### SOURCE DATA
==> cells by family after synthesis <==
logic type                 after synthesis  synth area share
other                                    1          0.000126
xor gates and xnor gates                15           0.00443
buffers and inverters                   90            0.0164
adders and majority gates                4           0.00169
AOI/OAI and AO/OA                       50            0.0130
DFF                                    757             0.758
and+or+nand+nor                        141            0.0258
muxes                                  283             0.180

### WHAT TO DO
Identify each line in the entries with the word "gates" and copy it.

### OUTPUT
xor gates and xnor gates                15           0.00443
adders and majority gates                4           0.00169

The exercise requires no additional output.